As a true freshman in 2011, O'Leary played in all 13 games with two starts. He finished the season with 12 receptions for 164 yards and one touchdown. As a sophomore in 2012, he started 11 of 13 games, recording 21 receptions for 252 yards and three touchdowns. As a junior in 2013, he was a John Mackey Award finalist after recording 33 receptions for 557 yards with seven touchdowns. After considering entering the 2014 NFL draft, O'Leary returned to Florida State for his senior season. During his senior season, he set Florida State's record for career receptions for a tight end. He again was a finalist for the John Mackey Award, this time winning it. He was also named a consensus All-American. O'Leary finished the season with 48 receptions for 618 yards and six touchdowns. For his career, O'Leary had 114 receptions for 1,591 yards and 17 touchdowns.

==Professional career==
===Buffalo Bills===
O'Leary was selected by the Buffalo Bills in the sixth round (194th overall) of the 2015 NFL draft.

On September 8, 2015, the Bills cut O'Leary and re-signed him to the practice squad two days later. On December 8, 2015, he was promoted to the active roster after Matthew Mulligan was cut.

On November 12, 2017, in a 47–10 loss to the New Orleans Saints, he caught his first career touchdown, a seven-yard pass from quarterback Nathan Peterman.

On September 1, 2018, O'Leary was released by the Bills.

===Miami Dolphins===
On September 20, 2018, O'Leary was signed to the Miami Dolphins' practice squad. He was promoted to the active roster on October 5, 2018. He scored his first touchdown with the Dolphins in Week 6 against the Bears on a five-yard pass from Brock Osweiler. On December 1, 2018, O'Leary signed a one-year contract extension with the Dolphins through the 2019 season.

On October 29, 2019, O’Leary was released by the Dolphins.

===Jacksonville Jaguars===
On November 18, 2019, O'Leary was signed by the Jacksonville Jaguars.

===Las Vegas Raiders===
On April 6, 2020, O'Leary was signed by the Las Vegas Raiders. He was placed on the reserve/non-football injury list on May 28, 2020. On June 23, 2020, it was revealed that O'Leary underwent a heart procedure because there was a 100% blockage in one artery adjacent with the heart.

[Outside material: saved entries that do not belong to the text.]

**config.mk**
```make
export PLATFORM = sky130hd
export DESIGN_NAME = endnode
export DESIGN_NICKNAME = d
export VERILOG_FILES = /design/src/verilog/chiplet_types_pkg.sv /design/src/verilog/phy_types_pkg.sv /design/src/verilog/endnode.sv /design/src/verilog/phy_manager_rx.sv /design/src/verilog/phy_manager_tx.sv /design/src/verilog/flit_crc.sv
export SDC_FILE = /design/constraint.sdc
export NUM_CORES = 1
export LEC_CHECK = 0
export ABC_AREA = 1
export BUFFER_PORTS_ARGS = -buffer_cell sky130_fd_sc_hd__clkbuf_2
export CAP_MARGIN = 20
export CELL_PAD_IN_SITES_DETAIL_PLACEMENT = 1
export CELL_PAD_IN_SITES_GLOBAL_PLACEMENT = 1
export CORE_AREA = 2 2 136 138
export CTS_CLUSTER_DIAMETER = 100
export DETAILED_ROUTE_END_ITERATION = 16
export DIE_AREA = 0 0 138 140
export GPL_TIMING_DRIVEN = 0
export PLACE_DENSITY = 0.83
export SLEW_MARGIN = 20
export SYNTH_ARGS = -nofsm -noshare
export SYNTH_HDL_FRONTEND = slang
export SYNTH_SLANG_ARGS = --single-unit
```
**constraint.sdc**
```tcl
create_clock -name CLK -period 4.43 [get_ports CLK]
set_input_delay 0.886 -clock CLK [delete_from_list [all_inputs] [get_ports CLK]]
set_output_delay 0.886 -clock CLK [all_outputs]
set_load 0.1 [all_outputs]
```
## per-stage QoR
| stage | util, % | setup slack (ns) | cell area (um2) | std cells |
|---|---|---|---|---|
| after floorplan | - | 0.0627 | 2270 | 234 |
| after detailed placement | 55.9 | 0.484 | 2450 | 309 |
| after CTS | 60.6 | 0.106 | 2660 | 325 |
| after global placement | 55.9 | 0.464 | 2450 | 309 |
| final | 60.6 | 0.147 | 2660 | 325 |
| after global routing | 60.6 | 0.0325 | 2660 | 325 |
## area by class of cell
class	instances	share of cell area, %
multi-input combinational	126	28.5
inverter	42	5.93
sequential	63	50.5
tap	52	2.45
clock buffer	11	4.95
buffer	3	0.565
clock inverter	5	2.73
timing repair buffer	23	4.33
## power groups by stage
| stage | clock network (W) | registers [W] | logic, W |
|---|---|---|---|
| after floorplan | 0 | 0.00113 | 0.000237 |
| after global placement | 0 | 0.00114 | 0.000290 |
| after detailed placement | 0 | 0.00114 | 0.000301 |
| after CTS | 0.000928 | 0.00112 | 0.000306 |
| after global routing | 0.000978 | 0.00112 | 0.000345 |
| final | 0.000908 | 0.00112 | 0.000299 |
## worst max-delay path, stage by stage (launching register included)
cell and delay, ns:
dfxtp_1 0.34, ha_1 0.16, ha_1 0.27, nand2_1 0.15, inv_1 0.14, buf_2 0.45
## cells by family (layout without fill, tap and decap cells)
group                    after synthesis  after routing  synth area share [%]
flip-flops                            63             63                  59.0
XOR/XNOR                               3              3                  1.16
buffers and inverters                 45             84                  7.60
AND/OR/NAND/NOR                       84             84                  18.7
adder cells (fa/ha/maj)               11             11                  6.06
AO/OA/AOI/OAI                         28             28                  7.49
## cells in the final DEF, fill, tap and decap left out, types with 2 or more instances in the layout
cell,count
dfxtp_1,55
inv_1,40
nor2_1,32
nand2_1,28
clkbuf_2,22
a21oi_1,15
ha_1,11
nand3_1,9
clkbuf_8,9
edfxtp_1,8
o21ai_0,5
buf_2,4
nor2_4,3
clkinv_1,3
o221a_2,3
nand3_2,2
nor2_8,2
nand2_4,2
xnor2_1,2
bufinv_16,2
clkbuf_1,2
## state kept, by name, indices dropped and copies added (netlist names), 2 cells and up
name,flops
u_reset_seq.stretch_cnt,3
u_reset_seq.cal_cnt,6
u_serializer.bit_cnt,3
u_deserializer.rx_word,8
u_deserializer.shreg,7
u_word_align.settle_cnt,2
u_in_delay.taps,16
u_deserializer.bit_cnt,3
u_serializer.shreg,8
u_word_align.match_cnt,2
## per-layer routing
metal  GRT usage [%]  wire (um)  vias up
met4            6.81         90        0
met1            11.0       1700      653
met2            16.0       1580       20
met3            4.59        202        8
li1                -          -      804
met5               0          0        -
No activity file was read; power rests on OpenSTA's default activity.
File: config.mk
export PLATFORM = sky130hd
export DESIGN_NAME = icache_data_array_flat
export DESIGN_NICKNAME = d
export VERILOG_FILES = /design/src/icache_pkg.sv /design/src/icache_fill_if.sv /design/src/icache_data_array.sv /design/src/flat_wrapper.sv
export SDC_FILE = /design/constraint.sdc
export NUM_CORES = 2
export LEC_CHECK = 0
export BUFFER_PORTS_ARGS = -buffer_cell sky130_fd_sc_hd__buf_4
export CELL_PAD_IN_SITES_DETAIL_PLACEMENT = 1
export CELL_PAD_IN_SITES_GLOBAL_PLACEMENT = 1
export CORE_MARGIN = 3
export CORE_UTILIZATION = 50
export CTS_CLUSTER_DIAMETER = 60
export DETAILED_ROUTE_END_ITERATION = 8
export PLACE_DENSITY = 0.67
export SYNTH_ARGS = -nofsm -noshare
export SYNTH_HDL_FRONTEND = slang
export SYNTH_MEMORY_MAX_BITS = 65536
export SYNTH_SLANG_ARGS = --single-unit
File: constraint.sdc
create_clock -name clk -period 3.85 [get_ports clk]
set_clock_uncertainty 0.15 [all_clocks]
set_input_delay 0.385 -clock clk [delete_from_list [all_inputs] [get_ports clk]]
set_output_delay 0.385 -clock clk [all_outputs]
set_load 0.1 [all_outputs]
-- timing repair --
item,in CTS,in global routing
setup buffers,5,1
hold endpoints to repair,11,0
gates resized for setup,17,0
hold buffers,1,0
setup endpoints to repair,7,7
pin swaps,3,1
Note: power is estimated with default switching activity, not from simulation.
File: src/icache_pkg.sv
`default_nettype none

package icache_pkg;

  //////////////////////
  // Datapath
  //////////////////////
  localparam int XLEN        = 32;        // Address and instruction word width

  //////////////////////
  // Cache geometry
  //////////////////////
  localparam int WAYS        = 2;         // Fixed two-way set associative
  localparam int SETS        = 16;
  localparam int IDX_BITS    = 4;         // log2(SETS)
  localparam int BLOCK_WORDS = 4;         // Words per block, also burst length
  localparam int WORD_BITS   = 2;         // log2(BLOCK_WORDS)
  localparam int OFF_LSB     = 2;         // Byte offset inside a word

  // Tag is whatever is left above index and offsets
  localparam int TAG_BITS    = XLEN - IDX_BITS - WORD_BITS - OFF_LSB;

  // Field positions in a fetch address
  localparam int IDX_LSB     = OFF_LSB + WORD_BITS;   // Bits 7..4
  localparam int TAG_LSB     = IDX_LSB + IDX_BITS;    // Bits 31..8

  //////////////////////
  // Refill FSM states
  //////////////////////
  localparam logic [1:0] ST_FLUSH = 2'd0;  // Invalidation sweep
  localparam logic [1:0] ST_ARMED = 2'd1;  // Normal lookups
  localparam logic [1:0] ST_FILL  = 2'd2;  // Block burst in progress

endpackage

`default_nettype wire
File: src/icache_fetch_stage.sv
`timescale 1ns/1ps
`default_nettype none

module icache_fetch_stage (
  input  wire                                clk,
  input  wire                                rstn,
  input  wire                                fetch_valid,
  input  wire [icache_pkg::XLEN-1:0]         fetch_pc,
  input  wire                                parcel_ready,
  input  wire                                hit,          // Any way hit on held lookup
  input  wire                                busy,         // Flush or fill in progress
  output logic                               fetch_ready,
  output logic                               lookup_valid,
  output logic [icache_pkg::XLEN-1:0]        lookup_pc,
  output logic [icache_pkg::IDX_BITS-1:0]    rd_idx,
  output logic [icache_pkg::WORD_BITS-1:0]   rd_word
);

  logic accept;   // Fetch handshake this cycle
  logic taken;    // Held lookup delivered to CPU

  // Lookup leaves only as a valid parcel, never during flush/fill
  assign taken = lookup_valid & hit & parcel_ready & ~busy;

  // Slot free, or freed on this same edge
  assign fetch_ready = ~busy & (~lookup_valid | (hit & parcel_ready));
  assign accept      = fetch_valid & fetch_ready;

  always_ff @(posedge clk or negedge rstn) begin
    if (!rstn) begin
      lookup_valid <= 1'b0;
    end else if (accept) begin
      lookup_valid <= 1'b1;             // Back to back when taken
    end else if (taken) begin
      lookup_valid <= 1'b0;
    end
  end

  // Held while missing or back-pressured
  always_ff @(posedge clk) begin
    if (accept) begin
      lookup_pc <= fetch_pc;
    end
  end

  // Read the incoming address, else keep re-reading the held one
  always_comb begin
    if (accept) begin
      rd_idx  = fetch_pc[icache_pkg::IDX_LSB +: icache_pkg::IDX_BITS];
      rd_word = fetch_pc[icache_pkg::OFF_LSB +: icache_pkg::WORD_BITS];
    end else begin
      rd_idx  = lookup_pc[icache_pkg::IDX_LSB +: icache_pkg::IDX_BITS];
      rd_word = lookup_pc[icache_pkg::OFF_LSB +: icache_pkg::WORD_BITS];
    end
  end

endmodule

`default_nettype wire

File: config.mk
export PLATFORM = sky130hd
export DESIGN_NAME = icache_fetch_stage
export DESIGN_NICKNAME = d
export VERILOG_FILES = /design/src/icache_pkg.sv /design/src/icache_fetch_stage.sv
export SDC_FILE = /design/constraint.sdc
export NUM_CORES = 1
export LEC_CHECK = 0
export ABC_AREA = 1
export BUFFER_PORTS_ARGS = -buffer_cell sky130_fd_sc_hd__buf_2
export CAP_MARGIN = 20
export CORE_UTILIZATION = 30
export CTS_CLUSTER_DIAMETER = 60
export DETAILED_ROUTE_END_ITERATION = 10
export SLEW_MARGIN = 10
export SYNTH_ARGS = -nofsm -noshare
export SYNTH_HDL_FRONTEND = slang
export SYNTH_SLANG_ARGS = --single-unit
File: constraint.sdc
create_clock -name clk -period 4.1 [get_ports clk]
set_input_delay 0 -clock clk [delete_from_list [all_inputs] [get_ports clk]]
set_output_delay 0 -clock clk [all_outputs]
set_load 0.02 [all_outputs]
==> out/results.tsv, run 1 <==
metric	value	unit
status	finished, final reports clean	
Place WS	2.13	ns
Skew-Pair Late Insertion Delay	0.28	ns
share of layout cells above drive strength 1	48.0	%
largest net degree at the start of global routing	33	
Final setup viols	0	
Avg Cell Area, Syn	18.6	sq um
R2R setup slack	2.57	ns
cells after synthesis	60	
DRT Pass-1 Iters	4	
CP Launch Point	lookup_valid$_DFFE_PN0P_	
Max-Cap Viols	0	
Critical R2R Capture	lookup_pc[10]$_DFFE_PP_	
met3 WL	216	um
slew margin rel.	75.6	%
final net count	216	
CP max FO	25	
Core Area	3440	sq um
die height	63.1	um
Slew Limit Fails	0	
worst-case clock skew	0.00408	ns
cells on worst reg2reg path	4	
# diodes	0	
first-pass GRT wire length	4230	um
top sig layer	met4	
total die area	3980	sq um
Rows	21	
vias in the first global route	984	
RSZ-0062 raised after global routing	false	
Synthesized Nets	98	
drt initial violations	32	
Crit. End Element	register	
Via density	4.22	
Final Routed Wirelength	2770	um
clk sink count	33	
Clock transition at path regs	0.06	ns
WL/cell	12.3	um
Worst Tran Pin Value	0.366	ns
post-CTS sizing	0	
initial antenna violation count	0	
DR vias	950	
Area Growth Syn to Fin	81.1	%
met2 WL	1470	um
Achievable Freq	653	MHz
crit share post-route	37.3	%
Metal-1 WL	1040	um
most frequent cells in the layout	buf_2 (77), dlygate4sd3_1 (33), edfxtp_1 (32), nand2_1 (16), nand4_1 (6)	
leading area contributor after synthesis	edfxtp_1	
Synth area leaders	edfxtp_1 (86%), nand2_1 (5.4%), nand4_1 (3.4%)	
YS warnings	0	
PD cells	403	nW/um^2
Worst Setup Start Kind	register	
Lkg Pwr	0.906	nW
Setup Crit Path Kind	reg -> reg	
Synth top area share	85.9	%
CTS tree	built	
GRT overflow	0	
filler cell count	281	
hold crit path type	in -> async	
die width	63.1	um
Initial Util	32.5	%
sequential area share after synthesis	88.1	%
Final Worst Setup Slack	2.57	ns
Synth cell types	7	
Syn Std Cell Area	1120	sq um
Total GRT Usage	14.3	%
most common cell after layout, fill and taps aside	buf_2	
Period minus WS final	1.53	ns
Num CTS Buffers	5	
global placer's final weighted congestion	0.773	
flops & latches, synth	33	
VDD IR max	268	uV
reg2reg start	lookup_valid$_DFFE_PN0P_	
WP data arrival	1.51	ns
CTS max path bufs	2	
htree depth	2	
setup TNS	0	ns
CP required	4.08	ns
Residual DRC	0	
Fin. Hold Viols	0	
postcts setup bufs	0	
num ports	78	
Root Buffer	clkbuf_8	
Port Buf Inserts	77	
CP endpoint	lookup_pc[10]$_DFFE_PP_	
Final ANT Viol Nets	0	
post-DP HPWL	1740	um
## where the power goes
part	leakage, nW	internal, mW	switching (mW)	total [mW]
logic	0.544	0.0591	0.0736	0.133
clock network	0.0528	0.179	0.106	0.285
registers	0.309	0.394	0.00607	0.400
total	0.906	0.632	0.185	0.817
## metrics by stage
stage	cells	cell area, sq um	power, mW	hold slack (ns)	util (%)
floorplan	60	1120	0.464	-0.296	-
global placement	183	1560	0.510	-0.224	45.4
detailed placement	183	1560	0.512	-0.222	45.4
CTS	224	2000	0.819	0.0196	58.1
global route	225	2030	0.848	0.0301	58.9
finish	225	2030	0.817	0.0225	58.9
## synthesized netlist by cell type
cell type,count
dfrtp_1,1
edfxtp_1,32
inv_1,3
nand2_1,16
nand2_2,1
nand3_4,1
nand4_1,6
## how the worst min path moves through the flow
stage / cells after the start / from / endpoint / slack [ns]
2_1_floorplan: 0 / rstn / lookup_valid$_DFFE_PN0P_ / -0.30
3_3_place_gp: 1 / rstn / lookup_valid$_DFFE_PN0P_ / -0.22
3_5_place_dp: 1 / rstn / lookup_valid$_DFFE_PN0P_ / -0.22
4_1_cts: 2 / rstn / lookup_valid$_DFFE_PN0P_ / 0.02
5_1_grt: 2 / rstn / lookup_valid$_DFFE_PN0P_ / 0.03
6_report: 2 / rstn / lookup_valid$_DFFE_PN0P_ / 0.02
## critical path, cell delays in order, from the launching register on
cell and delay (ns):
dfrtp_1 0.40, nand2_2 0.17, nand3_4 0.13, inv_1 0.31
buf_16 0.22
## final cells by class
cell class / count / area [sq um] / area share (%)
clock inverters: 2 / 33.8 / 1.67
repair buffers: 111 / 743 / 36.7
clock buffers: 6 / 72.6 / 3.58
flip-flops and latches: 33 / 986 / 48.7
inverters: 3 / 11.3 / 0.556
multi-input cells: 24 / 121 / 5.99
well taps: 46 / 57.6 / 2.84
## registers in the layout (all words and copies together), names as in the netlist
name and cells:
lookup_valid 1, lookup_pc 32
## kinds of logic (layout without fill, tap and decap cells)
logic type    count (synthesis)  in the layout  share of synthesized area (%)
buf+inv                       3            122                           1.01
flops                        33             33                           88.1
simple gates                 24             24                           10.9
## metal layers
layer,track usage (%),up-vias
met5,0,-
met4,8.43,0
met3,5.07,5
met2,25.5,46
met1,14.1,439
li1,-,460
## what timing repair did
item	CTS	global route
setup endpoints to repair	0	0
hold buffers	33	0
hold endpoints to repair	33	0
No activity file was read; power rests on OpenSTA's default activity.
==> inputs of run 2 (changes only) <==
==> constraint.sdc (replaced) <==
create_clock -name clk -period 1.55 [get_ports clk]
set_input_delay 0 -clock clk [delete_from_list [all_inputs] [get_ports clk]]
set_output_delay 0 -clock clk [all_outputs]
set_load 0.02 [all_outputs]
==> run 2 against run 1 <==
- via count is 2.2% lower
- die area stayed put
- utilization is 0.91 points lower
- largest power group unchanged
File: config.mk
export PLATFORM = sky130hd
export DESIGN_NAME = icache_tag_array_flat
export DESIGN_NICKNAME = d
export VERILOG_FILES = /design/src/icache_pkg.sv /design/src/icache_fill_if.sv /design/src/icache_tag_array.sv /design/src/flat_wrapper.sv
export SDC_FILE = /design/constraint.sdc
export NUM_CORES = 1
export LEC_CHECK = 0
export ABC_AREA = 1
export ABC_CLOCK_PERIOD_IN_PS = 3100
export BUFFER_PORTS_ARGS = -buffer_cell sky130_fd_sc_hd__buf_2
export CORE_MARGIN = 2
export CORE_UTILIZATION = 47
export DETAILED_ROUTE_END_ITERATION = 10
export PLACE_DENSITY = 0.71
export SLEW_MARGIN = 40
export SYNTH_ARGS = -nofsm -noshare
export SYNTH_HDL_FRONTEND = slang
export SYNTH_SLANG_ARGS = --single-unit
File: constraint.sdc
create_clock -name clk -period 3.1 [get_ports clk]
set_clock_uncertainty 0.05 [all_clocks]
set_input_delay 0.465 -clock clk [delete_from_list [all_inputs] [get_ports clk]]
set_output_delay 0.465 -clock clk [all_outputs]
set_load 0.005 [all_outputs]
==> config.mk <==
export PLATFORM = sky130hd
export DESIGN_NAME = llc_front_top
export DESIGN_NICKNAME = d
export VERILOG_FILES = /design/src/design/llc_pkg.sv /design/src/design/llc_input_select.sv /design/src/design/llc_read_set.sv /design/src/design/llc_stall_tracker.sv /design/src/design/llc_front_top.sv
export VERILOG_INCLUDE_DIRS = /design/src /design/src/design
export SDC_FILE = /design/constraint.sdc
export NUM_CORES = 1
export LEC_CHECK = 0
export BUFFER_PORTS_ARGS = -buffer_cell sky130_fd_sc_hd__clkbuf_2
export CORE_AREA = 2 2 101 103
export DETAILED_ROUTE_END_ITERATION = 6
export DIE_AREA = 0 0 103 105
export PLACE_DENSITY = 0.77
export SYNTH_ARGS = -nofsm -noshare
export SYNTH_HDL_FRONTEND = slang
export SYNTH_SLANG_ARGS = --single-unit
==> constraint.sdc <==
create_clock -name clk -period 3.1 [get_ports clk]
set_input_delay 0.465 -clock clk [delete_from_list [all_inputs] [get_ports clk]]
set_output_delay 0.465 -clock clk [all_outputs]
set_load 0.01 [all_outputs]
==> src/design/llc_settings.svh <==
`ifndef LLC_SETTINGS_SVH
`define LLC_SETTINGS_SVH

// byte address width seen by the cache.
`define LLC_ADDR_BITS 32

// byte offset within one cache line.
`define LLC_OFFSET_BITS 4

// line address, the byte address without its offset.
`define LLC_LINE_ADDR_BITS (`LLC_ADDR_BITS - `LLC_OFFSET_BITS)

// set index width.
// a small index keeps the reset and flush walk short.
`define LLC_SET_BITS 4

// tag is what remains of the line address above the set index.
`define LLC_TAG_BITS (`LLC_LINE_ADDR_BITS - `LLC_SET_BITS)

`endif

==> src/design/llc_pkg.sv <==
`include "llc_settings.svh"

package llc_pkg;

    // line address, byte address with the offset removed.
    typedef logic [`LLC_LINE_ADDR_BITS-1:0] line_addr_t;

    // set index into the tag and data arrays.
    typedef logic [`LLC_SET_BITS-1:0] llc_set_t;

    // tag stored alongside each way.
    typedef logic [`LLC_TAG_BITS-1:0] llc_tag_t;

    // source granted by the input selector in the current cycle.
    // values are fixed so that they can be observed directly on sel.
    typedef enum logic [2:0] {
        SRC_NONE       = 3'd0,
        SRC_WALK       = 3'd1,
        SRC_RSP        = 3'd2,
        SRC_REQ        = 3'd3,
        SRC_DMA_REQ    = 3'd4,
        SRC_DMA_RESUME = 3'd5
    } src_sel_t;

endpackage

==> src/design/llc_input_select.sv <==
module llc_input_select (
    input  logic             rsp_valid,
    input  logic             req_valid,
    input  logic             dma_req_valid,
    input  logic             dma_read_resume,
    input  logic             dma_write_resume,
    input  logic             rst_stall,
    input  logic             flush_stall,
    input  logic             req_stall,
    output logic             is_rst_to_resume,
    output logic             is_flush_to_resume,
    output logic             is_rsp_to_get,
    output logic             is_req_to_get,
    output logic             is_dma_req_to_get,
    output logic             is_dma_read_to_resume,
    output logic             is_dma_write_to_resume,
    output logic             rd_set_en,
    output llc_pkg::src_sel_t sel
);

    import llc_pkg::*;

    // fixed priority, one winner at most per cycle.
    always_comb begin
        is_rst_to_resume       = 1'b0;
        is_flush_to_resume     = 1'b0;
        is_rsp_to_get          = 1'b0;
        is_req_to_get          = 1'b0;
        is_dma_req_to_get      = 1'b0;
        is_dma_read_to_resume  = 1'b0;
        is_dma_write_to_resume = 1'b0;
        sel                    = SRC_NONE;

        if (rst_stall) begin
            // a flush raised during the reset walk rides along with it.
            is_rst_to_resume = 1'b1;
            sel              = SRC_WALK;
        end else if (flush_stall) begin
            is_flush_to_resume = 1'b1;
            sel                = SRC_WALK;
        end else if (rsp_valid) begin
            is_rsp_to_get = 1'b1;
            sel           = SRC_RSP;
        end else if (req_valid && !req_stall) begin
            is_req_to_get = 1'b1;
            sel           = SRC_REQ;
        end else if (dma_req_valid) begin
            is_dma_req_to_get = 1'b1;
            sel               = SRC_DMA_REQ;
        end else if (dma_read_resume) begin
            is_dma_read_to_resume = 1'b1;
            sel                   = SRC_DMA_RESUME;
        end else if (dma_write_resume) begin
            is_dma_write_to_resume = 1'b1;
            sel                    = SRC_DMA_RESUME;
        end
    end

    // any grant reads a set this cycle.
    assign rd_set_en = (sel != SRC_NONE);

endmodule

Some sources surfaced that O'Leary was retiring from football, but O'Leary still intended to play in 2021, regardless of his recent procedure.

==Coaching career==
In 2023, O'Leary joined Florida State as a student assistant coach, working with the offense.

==Career statistics==

===NFL===

| Year | Team | Games |  | Receiving |  |  |  |  |  |  |  |
| GP | GS | Tgt | Rec | Yds | Avg | Lng | TD | R/G | Y/G |
| 2015 | BUF | 4 | 0 | 3 | 1 | 37 | 37.0 | 37 | 0 | 0.3 | 9.3 |
| 2016 | BUF | 16 | 7 | 14 | 9 | 114 | 12.7 | 28 | 0 | 0.6 | 7.1 |
| 2017 | BUF | 15 | 5 | 32 | 22 | 322 | 14.6 | 32 | 2 | 1.5 | 21.5 |
| 2018 | MIA | 12 | 7 | 10 | 8 | 86 | 10.8 | 19 | 1 | 0.7 | 10.2 |
| 2019 | MIA | 7 | 2 | 5 | 4 | 37 | 9.3 | 19 | 0 | 0.6 | 5.3 |
| JAX | 5 | 3 | 13 | 9 | 72 | 8.0 | 15 | 1 | 1.8 | 14.4 |
| Career |  | 59 | 24 | 77 | 53 | 668 | 12.6 | 37 | 4 | 0.8 | 11.3 |

===College===

| Season | Team | GP | Receiving |  |  |
| Rec | Yds | TD |
| 2011 | Florida State | 13 | 12 | 164 | 1 |
| 2012 | Florida State | 13 | 21 | 252 | 3 |
| 2013 | Florida State | 12 | 33 | 557 | 7 |
| 2014 | Florida State | 13 | 48 | 618 | 6 |
| Total |  | 51 | 114 | 1,591 | 17 |

==Personal life==
O'Leary's maternal grandfather is golfing legend Jack Nicklaus. Nick's father, Bill, was a highly recruited tight end who played at the University of Georgia, and his mother, Nan, played volleyball at Georgia.